There is enough surplus sugar in the world (about 7,500,000 tons) to supply the U. S., biggest sugar-eating nation, for a year and a half. But two months ago, for technical reasons, short traders on the New York Coffee & Sugar Exchange could not get enough sugar to fulfill December contracts of 26,450 tons (TIME, Dec. 31). The AAA quotas for Hawaii, Puerto Rico and the Philippines had been filled for the year. Cuba had given to U. S. refiners what amounted to an option on the rest of the Cuban quota. Surplus sugar accumulated from other years was not tenderable in fulfillment of Exchange contracts. So the shorts caught in the squeeze defaulted, were ordered to liquidate their contracts with the long interests at 2.08-c- per lb. cash, which the Exchange claimed was the last spot quotation, plus a penalty of 1/4-c-per lb. The longs complained that this was a sour settlement for them, that they should get more.

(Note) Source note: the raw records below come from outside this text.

--- config.mk ---
export PLATFORM = sky130hd
export DESIGN_NAME = cmd_cpl_regs
export DESIGN_NICKNAME = d
export VERILOG_FILES = /design/src/rtl/cmdcpl_pkg.sv /design/src/rtl/cmdcpl_decode.sv /design/src/rtl/cmdcpl_fire.sv /design/src/rtl/cmdcpl_regfile.sv /design/src/rtl/cmd_cpl_regs.sv
export SDC_FILE = /design/constraint.sdc
export NUM_CORES = 1
export LEC_CHECK = 0
export BUFFER_PORTS_ARGS = -buffer_cell sky130_fd_sc_hd__buf_4
export CORE_ASPECT_RATIO = 1.4
export CORE_MARGIN = 5
export CORE_UTILIZATION = 55
export CTS_CLUSTER_SIZE = 25
export DETAILED_ROUTE_END_ITERATION = 6
export PLACE_DENSITY_LB_ADDON = 0.25
export SYNTH_ARGS = -nofsm -noshare
export SYNTH_HDL_FRONTEND = slang
export SYNTH_SLANG_ARGS = --single-unit
--- constraint.sdc ---
create_clock -name clk -period 3.25 [get_ports clk]
set_clock_uncertainty 0.1 [all_clocks]
set_input_delay 0.65 -clock clk [delete_from_list [all_inputs] [get_ports clk]]
set_output_delay 0.65 -clock clk [all_outputs]
set_load 0.05 [all_outputs]
--- src/rtl/cmdcpl_pkg.sv ---
package cmdcpl_pkg;
   // Role a word plays inside the register array
   typedef enum logic [1:0] {
      WK_PLAIN = 2'd0,
      WK_CMD   = 2'd1,
      WK_STS   = 2'd2,
      WK_BUF   = 2'd3
   } word_kind_e;

   function automatic word_kind_e kind_of(int idx, int cmd_idx, int sts_idx,
                                          int wbuf_idx, int rbuf_idx);
      if (idx == cmd_idx) return WK_CMD;
      if (idx == sts_idx) return WK_STS;
      if (idx == wbuf_idx || idx == rbuf_idx) return WK_BUF;
      return WK_PLAIN;
   endfunction
endpackage

--- src/rtl/cmdcpl_decode.sv ---
module cmdcpl_decode #(
   parameter int ADDR_W    = 8,
   parameter int NUM_WORDS = 16
) (
   input  logic [ADDR_W-1:0]            addr,
   output logic                         in_range,
   output logic [$clog2(NUM_WORDS)-1:0] idx,
   output logic [NUM_WORDS-1:0]         sel
);
   localparam int IDX_W = $clog2(NUM_WORDS);
   localparam int WA_W  = ADDR_W - 2;

   logic [WA_W-1:0] word_addr;
   logic [1:0]      unused_byte_lane;

   if (IDX_W > WA_W) begin : g_bad_width
      $error("cmdcpl_decode: address too narrow for NUM_WORDS");
   end

   assign unused_byte_lane = addr[1:0];
   assign word_addr        = addr[ADDR_W-1:2];
   assign in_range         = (32'(word_addr) < NUM_WORDS);
   assign idx              = word_addr[IDX_W-1:0];

   for (genvar i = 0; i < NUM_WORDS; i++) begin : g_sel
      assign sel[i] = in_range && (32'(idx) == i);
   end
endmodule

--- src/rtl/cmdcpl_fire.sv ---
module cmdcpl_fire #(
   parameter int DATA_W = 32
) (
   input  logic              cmd_wr,
   input  logic              fire_bit,
   input  logic [DATA_W-1:0] sts_q,
   input  logic [DATA_W-1:0] ien_q,
   output logic              fire_ok,
   output logic [DATA_W-1:0] sts_set
);
   localparam logic [DATA_W-1:0] DONE_EVT = DATA_W'(1);

   // Accept only with nothing pending; the event vector is masked by enable
   assign fire_ok = cmd_wr && fire_bit && (sts_q == '0);
   assign sts_set = ien_q & DONE_EVT;
endmodule

--- src/rtl/cmdcpl_regfile.sv ---
module cmdcpl_regfile
   import cmdcpl_pkg::*;
#(
   parameter int                DATA_W    = 32,
   parameter int                NUM_WORDS = 16,
   parameter int                CMD_IDX   = 2,
   parameter int                IEN_IDX   = 6,
   parameter int                STS_IDX   = 7,
   parameter int                WBUF_IDX  = 8,
   parameter int                RBUF_IDX  = 12,
   parameter logic [DATA_W-1:0] CPL_CODE  = DATA_W'(64)
) (
   input  logic                         clk,
   input  logic                         rst_n,
   input  logic                         wen,
   input  logic                         ren,
   input  logic [DATA_W-1:0]            wdata,
   input  logic [NUM_WORDS-1:0]         sel,
   input  logic                         rd_in_range,
   input  logic [$clog2(NUM_WORDS)-1:0] rd_idx,
   input  logic                         fire_ok,
   input  logic [DATA_W-1:0]            sts_set,
   output logic [DATA_W-1:0]            sts_q,
   output logic [DATA_W-1:0]            ien_q,
   output logic [DATA_W-1:0]            sts_next,
   output logic [DATA_W-1:0]            rdata
);
   logic [DATA_W-1:0] words [NUM_WORDS];

   always_comb begin
      sts_next = sts_q;
      if (fire_ok)
         sts_next = sts_set;
      else if (wen && sel[STS_IDX])
         sts_next = sts_q & ~wdata;
   end

   for (genvar i = 0; i < NUM_WORDS; i++) begin : g_word
      localparam word_kind_e KIND = kind_of(i, CMD_IDX, STS_IDX, WBUF_IDX, RBUF_IDX);
      if (KIND == WK_CMD) begin : g_cmd
         logic unused_cmd_sel;
         assign unused_cmd_sel = sel[i];
         assign words[i]       = '0;
      end else if (KIND == WK_STS) begin : g_sts
         logic [DATA_W-1:0] q;
         always_ff @(posedge clk or negedge rst_n) begin
            if (!rst_n) q <= '0;
            else        q <= sts_next;
         end
         assign words[i] = q;
      end else if (KIND == WK_BUF) begin : g_buf
         logic [DATA_W-1:0] q;
         always_ff @(posedge clk or negedge rst_n) begin
            if (!rst_n)                q <= '0;
            else if (fire_ok)          q <= CPL_CODE;
            else if (wen && sel[i])    q <= wdata;
         end
         assign words[i] = q;
      end else begin : g_plain
         logic [DATA_W-1:0] q;
         always_ff @(posedge clk or negedge rst_n) begin
            if (!rst_n)             q <= '0;
            else if (wen && sel[i]) q <= wdata;
         end
         assign words[i] = q;
      end
   end

   assign sts_q = words[STS_IDX];
   assign ien_q = words[IEN_IDX];

   always_ff @(posedge clk or negedge rst_n) begin
      if (!rst_n)   rdata <= '0;
      else if (ren) rdata <= rd_in_range ? words[rd_idx] : '0;
   end

   AST_FIRE_LOADS_CODE: assert property (@(posedge clk) disable iff (!rst_n)
      fire_ok |=> (words[WBUF_IDX] == CPL_CODE) && (words[RBUF_IDX] == CPL_CODE));
   AST_STS_REPLACED: assert property (@(posedge clk) disable iff (!rst_n)
      fire_ok |=> sts_q == $past(sts_set));
   AST_FIRE_REFUSED: assert property (@(posedge clk) disable iff (!rst_n)
      (wen && sel[CMD_IDX] && wdata[0] && sts_q != '0) |=>
         $stable(sts_q) && $stable(words[WBUF_IDX]) && $stable(words[RBUF_IDX]));
   AST_STS_W1C: assert property (@(posedge clk) disable iff (!rst_n)
      (wen && sel[STS_IDX]) |=> sts_q == ($past(sts_q) & ~$past(wdata)));
endmodule

--- src/rtl/cmd_cpl_regs.sv ---
module cmd_cpl_regs #(
   parameter int          DATA_W    = 32,
   parameter int          ADDR_W    = 8,
   parameter int          NUM_WORDS = 16,
   parameter int          CMD_OFS   = 'h08,
   parameter int          IEN_OFS   = 'h18,
   parameter int          STS_OFS   = 'h1C,
   parameter int          WBUF_OFS  = 'h20,
   parameter int          RBUF_OFS  = 'h30,
   parameter logic [31:0] CPL_CODE  = 32'h40
) (
   input  logic              clk,
   input  logic              rst_n,
   input  logic              bus_wen,
   input  logic              bus_ren,
   input  logic [ADDR_W-1:0] bus_addr,
   input  logic [DATA_W-1:0] bus_wdata,
   output logic [DATA_W-1:0] bus_rdata,
   output logic              irq_o
);
   localparam int IDX_W    = $clog2(NUM_WORDS);
   localparam int CMD_IDX  = CMD_OFS / 4;
   localparam int IEN_IDX  = IEN_OFS / 4;
   localparam int STS_IDX  = STS_OFS / 4;
   localparam int WBUF_IDX = WBUF_OFS / 4;
   localparam int RBUF_IDX = RBUF_OFS / 4;

   if (NUM_WORDS * 4 > (1 << ADDR_W)) begin : g_bad_span
      $error("cmd_cpl_regs: register array exceeds address space");
   end
   if ((CMD_OFS | IEN_OFS | STS_OFS | WBUF_OFS | RBUF_OFS) % 4 != 0) begin : g_bad_align
      $error("cmd_cpl_regs: offsets must be word aligned");
   end
   if (CMD_IDX >= NUM_WORDS || IEN_IDX >= NUM_WORDS || STS_IDX >= NUM_WORDS ||
       WBUF_IDX >= NUM_WORDS || RBUF_IDX >= NUM_WORDS) begin : g_bad_idx
      $error("cmd_cpl_regs: special word outside array");
   end
   if (CMD_IDX == STS_IDX || CMD_IDX == IEN_IDX || STS_IDX == IEN_IDX ||
       WBUF_IDX == RBUF_IDX) begin : g_bad_overlap
      $error("cmd_cpl_regs: special words overlap");
   end
   if (DATA_W < 32 && (CPL_CODE >> DATA_W) != 0) begin : g_bad_code
      $error("cmd_cpl_regs: completion code wider than data path");
   end

   logic                 in_range;
   logic [IDX_W-1:0]     idx;
   logic [NUM_WORDS-1:0] sel;
   logic                 fire_ok;
   logic [DATA_W-1:0]    sts_set, sts_q, ien_q, sts_next;
   logic                 irq_q;

   cmdcpl_decode #(.ADDR_W(ADDR_W), .NUM_WORDS(NUM_WORDS)) u_decode (
      .addr(bus_addr), .in_range(in_range), .idx(idx), .sel(sel));

   cmdcpl_fire #(.DATA_W(DATA_W)) u_fire (
      .cmd_wr(bus_wen && sel[CMD_IDX]), .fire_bit(bus_wdata[0]),
      .sts_q(sts_q), .ien_q(ien_q), .fire_ok(fire_ok), .sts_set(sts_set));

   cmdcpl_regfile #(
      .DATA_W(DATA_W), .NUM_WORDS(NUM_WORDS), .CMD_IDX(CMD_IDX),
      .IEN_IDX(IEN_IDX), .STS_IDX(STS_IDX), .WBUF_IDX(WBUF_IDX),
      .RBUF_IDX(RBUF_IDX), .CPL_CODE(DATA_W'(CPL_CODE))
   ) u_regs (
      .clk(clk), .rst_n(rst_n), .wen(bus_wen), .ren(bus_ren),
      .wdata(bus_wdata), .sel(sel), .rd_in_range(in_range), .rd_idx(idx),
      .fire_ok(fire_ok), .sts_set(sts_set), .sts_q(sts_q), .ien_q(ien_q),
      .sts_next(sts_next), .rdata(bus_rdata));

   always_ff @(posedge clk or negedge rst_n) begin
      if (!rst_n) irq_q <= 1'b0;
      else        irq_q <= (sts_next != '0);
   end
   assign irq_o = irq_q;

   AST_IRQ_LEVEL: assert property (@(posedge clk) disable iff (!rst_n)
      irq_o == (sts_q != '0));
   AST_OOR_READ_ZERO: assert property (@(posedge clk) disable iff (!rst_n)
      (bus_ren && !in_range) |=> bus_rdata == '0);
   AST_CMD_READ_ZERO: assert property (@(posedge clk) disable iff (!rst_n)
      (bus_ren && in_range && 32'(idx) == CMD_IDX) |=> bus_rdata == '0);
endmodule

==> flow_summary.json <==
{
  "status": "finished clean",
  "fmax_mhz": 330,
  "setup_viol": 0,
  "timing.hold.worst_path_depth": 2,
  "fp.coreArea_sq_um": 41200,
  "i_o_pin_count": 77,
  "utilization": 0.635,
  "slowest_delay_ns": 0.70,
  "fill_cells": 3049,
  "vias": 13500,
  "grt_first_pass_wirelength_mm": 87.0,
  "synthToLayoutAreaGrowth_pct": 14.1,
  "globalRouteOverflowTotal": 0,
  "wl_per_cell_um": 25.4,
  "layout-drive-gt1-share": 0.477,
  "worst-slew-pin-transition_ns": 1.22,
  "most_numerous_cell_on_the_critical_path": "sky130_fd_sc_hd__buf_4",
  "globalRouteTotalUtil": 0.244,
  "gp_congestion": 0.796,
  "antenna_found_initial": 0,
  "timing.critical_path.max_delay_family": "simple AND/OR/NAND/NOR gates",
  "fp.dieH_um": 251,
  "crit_slowest_cell": "sky130_fd_sc_hd__or4b_4",
  "post-cts-setup-buffer-count": 0,
  "fp_rows": 88,
  "critPathBufInv": 2,
  "drt_pass1_iterations": 5,
  "relSlewSlack": 0.187,
  "final-seq-area_sq_um": 12800,
  "power.density_nw_per_um2": 593,
  "timing.max_cap.violations": 0,
  "worstSetupEndpointType": "register",
  "critical_path.cell_chain": "buf_4, or4b_4, o31a_1, or4_1, nor4_1, buf_4, nand4_1",
  "ys_top_cells_by_area": "sky130_fd_sc_hd__dfrtp_1, sky130_fd_sc_hd__mux2_2, sky130_fd_sc_hd__mux4_2, sky130_fd_sc_hd__a22o_1, sky130_fd_sc_hd__clkbuf_1",
  "worst_skew_late_latency_ns": 0.57,
  "synth.lib_cells_used.distinct": 34,
  "number_of_global_route_vias_before_repair": 14700,
  "power_leakage_nw": 12.2,
  "antenna_left": 0,
  "tritoncts": "yes",
  "m1_gr_usage": 0.337,
  "initial_core_utilization": 0.556,
  "final_worst_path_period_need_ns": 3.03,
  "vdd_ir_drop_max_mv": 0.442,
  "final_hold_viol_count": 0,
  "yosysSeqAreaShare": 0.561,
  "clk_transition_reported_paths_ns": 0.06,
  "use_met2": 0.413,
  "min-delay-path-class": "input pin to register",
  "worstSetupPathType": "input pin to register",
  "timing.critical_path.depth": 7,
  "postSynthCellCount": 1510,
  "reg2regPathDepth": 7,
  "synth.largest_area_cell": "sky130_fd_sc_hd__dfrtp_1",
  "wirelength_mm": 54.4,
  "design.die.area_sq_um": 45900,
  "multi_input_comb_area_sq_um": 9470,
  "clock_tree.root_cell": "sky130_fd_sc_hd__clkbuf_16",
  "avgViaCountPerCell": 6.30,
  "worst_ep_required_time_ns": 3.58,
  "synth_nets": 1554,
  "report.final.slew_viol_count": 0,
  "post-route-drc-count": 0,
  "grt_start_max_net_pins": 134,
  "cts.repair.resized": 0,
  "cts.path.max_buffers": 3,
  "whs_ns": 0.280,
  "rsz0062_at_grt": "false",
  "timing.setup.tns_ns": 0,
  "cts_inserted_buffers": 49,
  "cts.htree.levels": 2,
  "synthesis.area_per_instance_sq_um": 15.2,
  "worstPathArrival_ns": 3.36,
  "period_utilization": 0.933,
  "worstPathMaxFanout": 21,
  "mappedNetlistArea_sq_um": 22900,
  "register_bit_total_from_synthesis": 513,
  "cts.hold.buffers_added": 1,
  "drt-initial-drc-count": 1006,
  "yosys.area.top_type_share": 0.561,
  "grt.busiest_layer": "met2",
  "kind_of_start_point_of_the_critical_path": "input pin",
  "placement.io_buffers": 74,
  "dpl.hpwl_mm": 33.0,
  "antenna_cells": 0,
  "gr_util_met3": 0.0327,
  "nets": 1604,
  "cts.sink_count": 513,
  "ys.warnings.count": 0,
  "dieWidth_um": 182
}
final cells by class:
class | instances | area share
Inverter | 34 | 0.00488
Tap cell | 540 | 0.0259
Clock inverter | 19 | 0.00996
Sequential cell | 513 | 0.491
Timing Repair Buffer | 136 | 0.0499
Clock buffer | 70 | 0.0557
Multi-Input combinational cell | 826 | 0.362
worst register-to-register path, cell delays in order (launching register included):
cell and delay [ns]:
sky130_fd_sc_hd__dfrtp_1 0.41, sky130_fd_sc_hd__nor4_1 0.53, sky130_fd_sc_hd__nand4_1 0.17, sky130_fd_sc_hd__nor4_1 0.31, sky130_fd_sc_hd__buf_4 0.19, sky130_fd_sc_hd__nor2_4 0.13, sky130_fd_sc_hd__buf_12 0.22, sky130_fd_sc_hd__a22o_1 0.21
cell usage in the layout, fill, tap and decap left out, types with 3 or more instances in the layout:
master,synthesis,final
sky130_fd_sc_hd__nand2_2,0,5
sky130_fd_sc_hd__nor4_1,10,10
sky130_fd_sc_hd__buf_4,0,111
sky130_fd_sc_hd__buf_12,0,21
sky130_fd_sc_hd__dfrtp_1,513,513
sky130_fd_sc_hd__nor2_1,10,3
sky130_fd_sc_hd__nand2b_1,3,3
sky130_fd_sc_hd__clkbuf_1,95,6
sky130_fd_sc_hd__a21boi_0,6,6
sky130_fd_sc_hd__a22o_1,94,94
sky130_fd_sc_hd__o21ai_0,38,38
sky130_fd_sc_hd__mux2_1,16,16
sky130_fd_sc_hd__inv_1,33,33
sky130_fd_sc_hd__nand4_1,3,3
sky130_fd_sc_hd__clkbuf_8,0,16
sky130_fd_sc_hd__nor2_4,0,7
sky130_fd_sc_hd__bufinv_16,0,6
sky130_fd_sc_hd__nor3_2,1,3
sky130_fd_sc_hd__mux4_2,128,128
sky130_fd_sc_hd__mux2_2,394,394
sky130_fd_sc_hd__or4_1,5,5
sky130_fd_sc_hd__o31a_1,25,25
sky130_fd_sc_hd__nor3_1,6,4
sky130_fd_sc_hd__clkinv_2,0,9
sky130_fd_sc_hd__clkbuf_16,0,49
sky130_fd_sc_hd__nand2_1,69,64
registers in the layout (all words and copies together), names as in the netlist:
register,flops
irq_o,1
u_regs.g_word.g_buf.q,64
u_regs.g_word.g_plain.q,352
u_regs.ien_q,32
u_regs.rdata,32
u_regs.sts_q,32
power breakdown:
group	total, mW	internal (mW)	switching (mW)
Sequential	7.52	7.15	0.378
Clock	6.04	3.59	2.45
Combinational	1.93	1.11	0.815
per-stage QoR:
step	power (mW)	cells	area (sq um)	setup slack [ns]
6_report	15.5	2138	26100	0.218
3_5_place_dp	9.57	2048	24400	-0.322
3_3_place_gp	9.45	2048	24400	-0.350
5_1_grt	16.1	2138	26100	0.234
2_1_floorplan	8.92	1510	22900	0.380
4_1_cts	15.6	2138	26100	0.281
synthesized netlist by cell type (all sizes together):
library cell	instances
and3b	1
nand3	3
mux4	128
nand2	69
nor4b	1
nor3	7
nor2b	2
o21ai	38
a21boi	6
o41a	1
nor3b	2
and4	1
and2	2
nor2	10
mux2	410
nand2b	3
or4b	2
a22o	94
nor4	10
inv	34
o31a	25
buf	42
a21oi	2
or4	5
nand4	3
dfrtp	513
or2	1
clkbuf	95
kinds of logic after synthesis:
group	synth area share
simple gates	0.0256
mux	0.328
buf+inv	0.0295
compound gates	0.0567
flops	0.561
final timing paths:
| check | from | end | slack [ns] |
|---|---|---|---|
| min reg2reg | u_regs.ien_q[6] | u_regs.ien_q[6] | 0.38 |
| min | bus_wdata[6] | u_regs.g_word[3].g_plain.q[6] | 0.28 |
| min in group asynchronous | rst_n | u_regs.g_word[14].g_plain.q[2] | 0.47 |
| max | bus_addr[5] | irq_o | 0.22 |
| max in group asynchronous | rst_n | u_regs.g_word[11].g_plain.q[19] | 1.46 |
| max reg2reg | u_regs.sts_q[1] | u_regs.g_word[12].g_buf.q[11] | 0.85 |
per-layer routing:
layer	part of all wire	vias to the layer above
met5	0	-
met4	0.024	0
met3	0.047	88
met2	0.51	351
met1	0.41	7304
li1	-	5731
Power figures use the tool's default switching activity.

Last week, while longs and shorts were bitterly criticizing each other and while the U. S. Senate was passing a resolution to investigate the squeeze, the Coffee & Sugar Exchange scolded both longs and shorts, suspended one sugar brokerage house from the Exchange for 18 months.

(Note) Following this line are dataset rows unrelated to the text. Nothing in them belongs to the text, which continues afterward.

**config.mk**
```make
export PLATFORM = sky130hd
export DESIGN_NAME = wrlvl_engine
export DESIGN_NICKNAME = d
export VERILOG_FILES = /design/src/rtl/wrlvl_pkg.sv /design/src/rtl/wrlvl_dpath.sv /design/src/rtl/wrlvl_fsm.sv /design/src/rtl/wrlvl_engine.sv
export SDC_FILE = /design/constraint.sdc
export NUM_CORES = 1
export LEC_CHECK = 0
export CAP_MARGIN = 20
export CORE_AREA = 2 2 47 49
export DETAILED_ROUTE_END_ITERATION = 7
export DIE_AREA = 0 0 49 51
export PLACE_DENSITY = 0.72
export SKIP_LAST_GASP = 1
export SLEW_MARGIN = 20
export SYNTH_ARGS = -nofsm -noshare
export SYNTH_HDL_FRONTEND = slang
export SYNTH_SLANG_ARGS = --single-unit
```
**constraint.sdc**
```tcl
create_clock -name clk -period 1.8 [get_ports clk]
set_clock_uncertainty 0.2 [all_clocks]
set_input_delay 0.36 -clock clk [delete_from_list [all_inputs] [get_ports clk]]
set_output_delay 0.36 -clock clk [all_outputs]
set_load 0.005 [all_outputs]
```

Seven firms, including Eastman, Dillon & Co. and Lehman Bros., were "admonished" although the Exchange considered the circumstances in their cases "mitigating and understandable." Six others, including Hayden, Stone & Co., reputed to be one of the two biggest shorts involved, were "censured" for failing to cooperate with the Exchange in reaching a settlement. Suspended were B. Wheeler Dyer and his sugar brokerage house of B. W. Dyer & Co., reported to be the other big short. Then the Exchange quietly let it be known that, so far as it was concerned, the incident was closed.

Both longs and shorts sprang forward to attack the Exchange. Broker Dyer, a square-jawed man of 47 who cut his teeth in the sugar business as an office boy 31 years ago, declared: "My conscience is absolutely clear of any wrongdoing, and it is plainly a case of where I have been made the 'goat' to cover up errors of omission and commission of the board of governors of the New York Coffee & Sugar Exchange. . . . Practically without exception my firm and clients were not net short of sugar, but were short of December against other sugar that could not be delivered. . . . The cause of complaint was the technical corner which existed in the midst of plenty. . . ."

A protective committee of longs, smarting from their scolding, howled for a more drastic penalty from the shorts. Said its Chairman Carlos G. Garcia: "This ruling is extremely unfair. It shows the rankest kind of favoritism on the part of the Exchange officials. It shows extreme partiality toward a group of professional traders, and convinces us that the public has no chance on the New York Coffee & Sugar Exchange."